Dataset entries
___

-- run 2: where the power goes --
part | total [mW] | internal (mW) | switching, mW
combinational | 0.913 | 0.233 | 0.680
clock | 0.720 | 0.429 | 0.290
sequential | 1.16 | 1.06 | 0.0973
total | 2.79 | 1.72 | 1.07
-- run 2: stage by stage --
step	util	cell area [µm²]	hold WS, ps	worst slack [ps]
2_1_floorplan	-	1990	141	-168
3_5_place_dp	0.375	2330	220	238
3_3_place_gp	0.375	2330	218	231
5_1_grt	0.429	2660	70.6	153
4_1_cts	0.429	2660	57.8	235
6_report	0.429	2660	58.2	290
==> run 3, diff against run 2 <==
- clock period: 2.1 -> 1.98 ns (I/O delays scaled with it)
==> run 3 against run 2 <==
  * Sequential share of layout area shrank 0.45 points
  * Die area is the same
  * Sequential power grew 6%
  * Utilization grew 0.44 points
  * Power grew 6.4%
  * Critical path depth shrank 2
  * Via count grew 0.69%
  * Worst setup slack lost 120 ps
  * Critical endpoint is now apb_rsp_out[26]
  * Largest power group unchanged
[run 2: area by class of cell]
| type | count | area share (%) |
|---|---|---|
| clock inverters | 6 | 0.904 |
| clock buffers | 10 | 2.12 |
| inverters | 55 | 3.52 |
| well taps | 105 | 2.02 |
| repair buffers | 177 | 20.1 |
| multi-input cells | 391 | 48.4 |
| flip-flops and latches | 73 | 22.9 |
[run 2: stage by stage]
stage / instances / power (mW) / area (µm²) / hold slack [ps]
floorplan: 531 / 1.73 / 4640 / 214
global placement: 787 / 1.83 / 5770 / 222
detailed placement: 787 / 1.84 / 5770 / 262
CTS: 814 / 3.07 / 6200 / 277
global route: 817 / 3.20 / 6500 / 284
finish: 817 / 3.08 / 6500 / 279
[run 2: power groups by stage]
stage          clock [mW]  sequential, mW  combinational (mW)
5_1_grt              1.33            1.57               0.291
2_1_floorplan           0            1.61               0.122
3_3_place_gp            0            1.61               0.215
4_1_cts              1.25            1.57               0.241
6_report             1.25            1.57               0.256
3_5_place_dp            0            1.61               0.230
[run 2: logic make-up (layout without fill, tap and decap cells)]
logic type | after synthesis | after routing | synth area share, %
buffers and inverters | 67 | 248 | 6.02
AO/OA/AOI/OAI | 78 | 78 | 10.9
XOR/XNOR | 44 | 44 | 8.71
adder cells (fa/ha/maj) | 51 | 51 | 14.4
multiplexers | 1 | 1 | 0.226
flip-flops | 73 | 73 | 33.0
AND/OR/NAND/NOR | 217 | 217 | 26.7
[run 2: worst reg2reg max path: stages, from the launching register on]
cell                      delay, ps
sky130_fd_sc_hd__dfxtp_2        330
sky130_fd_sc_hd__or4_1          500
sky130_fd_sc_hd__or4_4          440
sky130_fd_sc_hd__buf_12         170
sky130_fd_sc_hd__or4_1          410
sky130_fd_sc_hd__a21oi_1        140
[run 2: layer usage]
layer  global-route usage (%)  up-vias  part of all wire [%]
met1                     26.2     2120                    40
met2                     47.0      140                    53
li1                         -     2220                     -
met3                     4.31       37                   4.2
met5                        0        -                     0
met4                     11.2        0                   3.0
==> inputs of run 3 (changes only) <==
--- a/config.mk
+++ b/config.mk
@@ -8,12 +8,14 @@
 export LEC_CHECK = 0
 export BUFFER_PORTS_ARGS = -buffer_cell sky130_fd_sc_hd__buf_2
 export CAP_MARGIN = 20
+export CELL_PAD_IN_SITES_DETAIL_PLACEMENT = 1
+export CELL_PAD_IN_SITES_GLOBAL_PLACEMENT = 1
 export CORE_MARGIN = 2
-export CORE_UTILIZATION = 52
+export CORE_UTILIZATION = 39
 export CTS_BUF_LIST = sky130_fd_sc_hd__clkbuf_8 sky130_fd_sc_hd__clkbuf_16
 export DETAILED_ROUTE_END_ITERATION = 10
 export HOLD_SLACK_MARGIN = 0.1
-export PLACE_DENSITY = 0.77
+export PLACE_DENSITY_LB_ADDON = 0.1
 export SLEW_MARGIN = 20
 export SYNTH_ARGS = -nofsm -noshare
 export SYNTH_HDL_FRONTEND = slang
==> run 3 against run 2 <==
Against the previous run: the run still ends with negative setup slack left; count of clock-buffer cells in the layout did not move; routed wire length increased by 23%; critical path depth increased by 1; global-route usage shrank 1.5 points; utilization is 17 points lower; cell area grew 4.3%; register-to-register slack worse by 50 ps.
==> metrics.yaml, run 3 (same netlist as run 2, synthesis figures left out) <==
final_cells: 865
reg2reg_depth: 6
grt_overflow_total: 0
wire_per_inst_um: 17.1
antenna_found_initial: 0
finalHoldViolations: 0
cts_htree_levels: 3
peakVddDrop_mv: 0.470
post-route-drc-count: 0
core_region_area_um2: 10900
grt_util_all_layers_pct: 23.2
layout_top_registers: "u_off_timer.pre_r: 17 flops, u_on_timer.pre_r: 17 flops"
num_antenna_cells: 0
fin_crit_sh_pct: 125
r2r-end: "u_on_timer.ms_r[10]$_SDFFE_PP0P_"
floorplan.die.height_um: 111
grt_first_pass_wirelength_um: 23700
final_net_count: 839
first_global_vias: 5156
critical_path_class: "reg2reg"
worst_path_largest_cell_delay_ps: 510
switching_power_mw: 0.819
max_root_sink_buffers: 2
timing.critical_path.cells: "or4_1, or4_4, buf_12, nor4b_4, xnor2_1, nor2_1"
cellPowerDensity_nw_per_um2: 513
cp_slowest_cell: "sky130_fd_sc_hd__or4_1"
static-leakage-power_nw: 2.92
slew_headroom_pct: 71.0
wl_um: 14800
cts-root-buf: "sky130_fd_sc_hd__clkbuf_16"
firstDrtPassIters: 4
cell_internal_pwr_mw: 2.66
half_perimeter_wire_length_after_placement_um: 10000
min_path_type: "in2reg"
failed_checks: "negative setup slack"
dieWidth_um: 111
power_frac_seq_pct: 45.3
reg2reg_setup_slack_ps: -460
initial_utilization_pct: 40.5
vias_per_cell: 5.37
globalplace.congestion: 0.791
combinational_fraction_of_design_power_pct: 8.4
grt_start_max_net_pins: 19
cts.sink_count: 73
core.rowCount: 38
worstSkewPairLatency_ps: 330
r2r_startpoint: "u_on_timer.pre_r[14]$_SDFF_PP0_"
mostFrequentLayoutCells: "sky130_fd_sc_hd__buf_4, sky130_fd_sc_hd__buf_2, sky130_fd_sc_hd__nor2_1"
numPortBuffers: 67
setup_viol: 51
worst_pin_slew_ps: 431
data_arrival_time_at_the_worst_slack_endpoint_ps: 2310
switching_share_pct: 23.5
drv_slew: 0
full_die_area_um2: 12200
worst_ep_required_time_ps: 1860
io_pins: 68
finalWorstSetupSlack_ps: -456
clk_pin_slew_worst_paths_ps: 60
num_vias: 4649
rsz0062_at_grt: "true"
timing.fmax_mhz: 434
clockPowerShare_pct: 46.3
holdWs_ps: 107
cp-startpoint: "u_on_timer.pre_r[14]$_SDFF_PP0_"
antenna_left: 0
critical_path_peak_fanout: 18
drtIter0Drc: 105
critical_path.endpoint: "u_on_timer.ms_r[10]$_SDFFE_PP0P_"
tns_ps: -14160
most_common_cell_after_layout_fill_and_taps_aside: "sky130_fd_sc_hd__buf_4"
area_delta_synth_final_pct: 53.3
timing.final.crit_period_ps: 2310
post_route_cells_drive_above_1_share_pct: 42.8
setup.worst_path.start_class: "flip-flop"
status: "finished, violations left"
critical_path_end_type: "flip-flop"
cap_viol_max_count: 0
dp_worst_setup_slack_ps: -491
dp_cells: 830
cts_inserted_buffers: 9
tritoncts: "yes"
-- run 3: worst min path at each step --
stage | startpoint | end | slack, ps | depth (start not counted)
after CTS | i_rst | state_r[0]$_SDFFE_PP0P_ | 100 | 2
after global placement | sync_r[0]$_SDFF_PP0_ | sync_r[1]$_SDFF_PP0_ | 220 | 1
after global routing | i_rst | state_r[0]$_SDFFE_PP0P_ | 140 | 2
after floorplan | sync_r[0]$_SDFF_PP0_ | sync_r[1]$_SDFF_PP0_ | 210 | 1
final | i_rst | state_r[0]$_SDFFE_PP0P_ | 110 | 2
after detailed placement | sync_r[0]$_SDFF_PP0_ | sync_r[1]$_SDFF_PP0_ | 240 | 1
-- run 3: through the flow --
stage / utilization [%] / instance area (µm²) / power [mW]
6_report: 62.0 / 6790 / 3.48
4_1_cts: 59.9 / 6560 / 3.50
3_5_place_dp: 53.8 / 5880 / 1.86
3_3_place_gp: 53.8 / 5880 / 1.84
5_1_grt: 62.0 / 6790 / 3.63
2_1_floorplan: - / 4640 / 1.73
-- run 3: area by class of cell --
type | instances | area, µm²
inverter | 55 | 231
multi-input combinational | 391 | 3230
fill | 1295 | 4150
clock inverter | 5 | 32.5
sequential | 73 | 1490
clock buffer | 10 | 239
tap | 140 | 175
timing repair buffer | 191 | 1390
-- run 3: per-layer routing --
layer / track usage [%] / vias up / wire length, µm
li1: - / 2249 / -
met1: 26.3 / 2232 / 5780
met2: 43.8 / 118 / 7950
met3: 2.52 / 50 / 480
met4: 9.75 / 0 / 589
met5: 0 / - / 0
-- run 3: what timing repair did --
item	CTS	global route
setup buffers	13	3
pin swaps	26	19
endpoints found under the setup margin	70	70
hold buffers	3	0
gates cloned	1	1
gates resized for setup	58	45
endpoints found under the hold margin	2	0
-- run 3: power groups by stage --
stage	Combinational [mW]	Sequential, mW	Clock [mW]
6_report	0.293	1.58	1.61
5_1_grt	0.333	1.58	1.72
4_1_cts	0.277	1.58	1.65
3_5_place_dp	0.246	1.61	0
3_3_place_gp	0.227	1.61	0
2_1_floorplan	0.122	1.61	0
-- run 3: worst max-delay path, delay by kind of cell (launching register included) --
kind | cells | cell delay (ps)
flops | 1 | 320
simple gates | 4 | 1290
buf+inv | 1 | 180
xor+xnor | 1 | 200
`config.mk`:
```
export PLATFORM = sky130hd
export DESIGN_NAME = arp_acl_field_matcher
export DESIGN_NICKNAME = d
export VERILOG_FILES = /design/src/rtl/arp_acl_pkg.sv /design/src/rtl/arp_acl_field_matcher.sv
export SDC_FILE = /design/constraint.sdc
export NUM_CORES = 1
export LEC_CHECK = 0
export BUFFER_PORTS_ARGS = -buffer_cell sky130_fd_sc_hd__buf_2
export CORE_UTILIZATION = 51
export CTS_CLUSTER_SIZE = 16
export DETAILED_ROUTE_END_ITERATION = 7
export PLACE_DENSITY = 0.79
export SYNTH_ARGS = -nofsm -noshare
export SYNTH_HDL_FRONTEND = slang
export SYNTH_SLANG_ARGS = --single-unit
```
`constraint.sdc`:
```
create_clock -name core_clk -period 17.59 [get_ports core_clk]
set_input_delay 0.8795 -clock core_clk [delete_from_list [all_inputs] [get_ports core_clk]]
set_output_delay 0.8795 -clock core_clk [all_outputs]
set_load 0.1 [all_outputs]
```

___

## Task requirements
Using the records above, set down exactly the lines from the one with "met3: 2.52 / 50 / 480" through the one with "gates resized for", inclusive, and nothing more.

## Response area
met3: 2.52 / 50 / 480
met4: 9.75 / 0 / 589
met5: 0 / - / 0
-- run 3: what timing repair did --
item	CTS	global route
setup buffers	13	3
pin swaps	26	19
endpoints found under the setup margin	70	70
hold buffers	3	0
gates cloned	1	1
gates resized for setup	58	45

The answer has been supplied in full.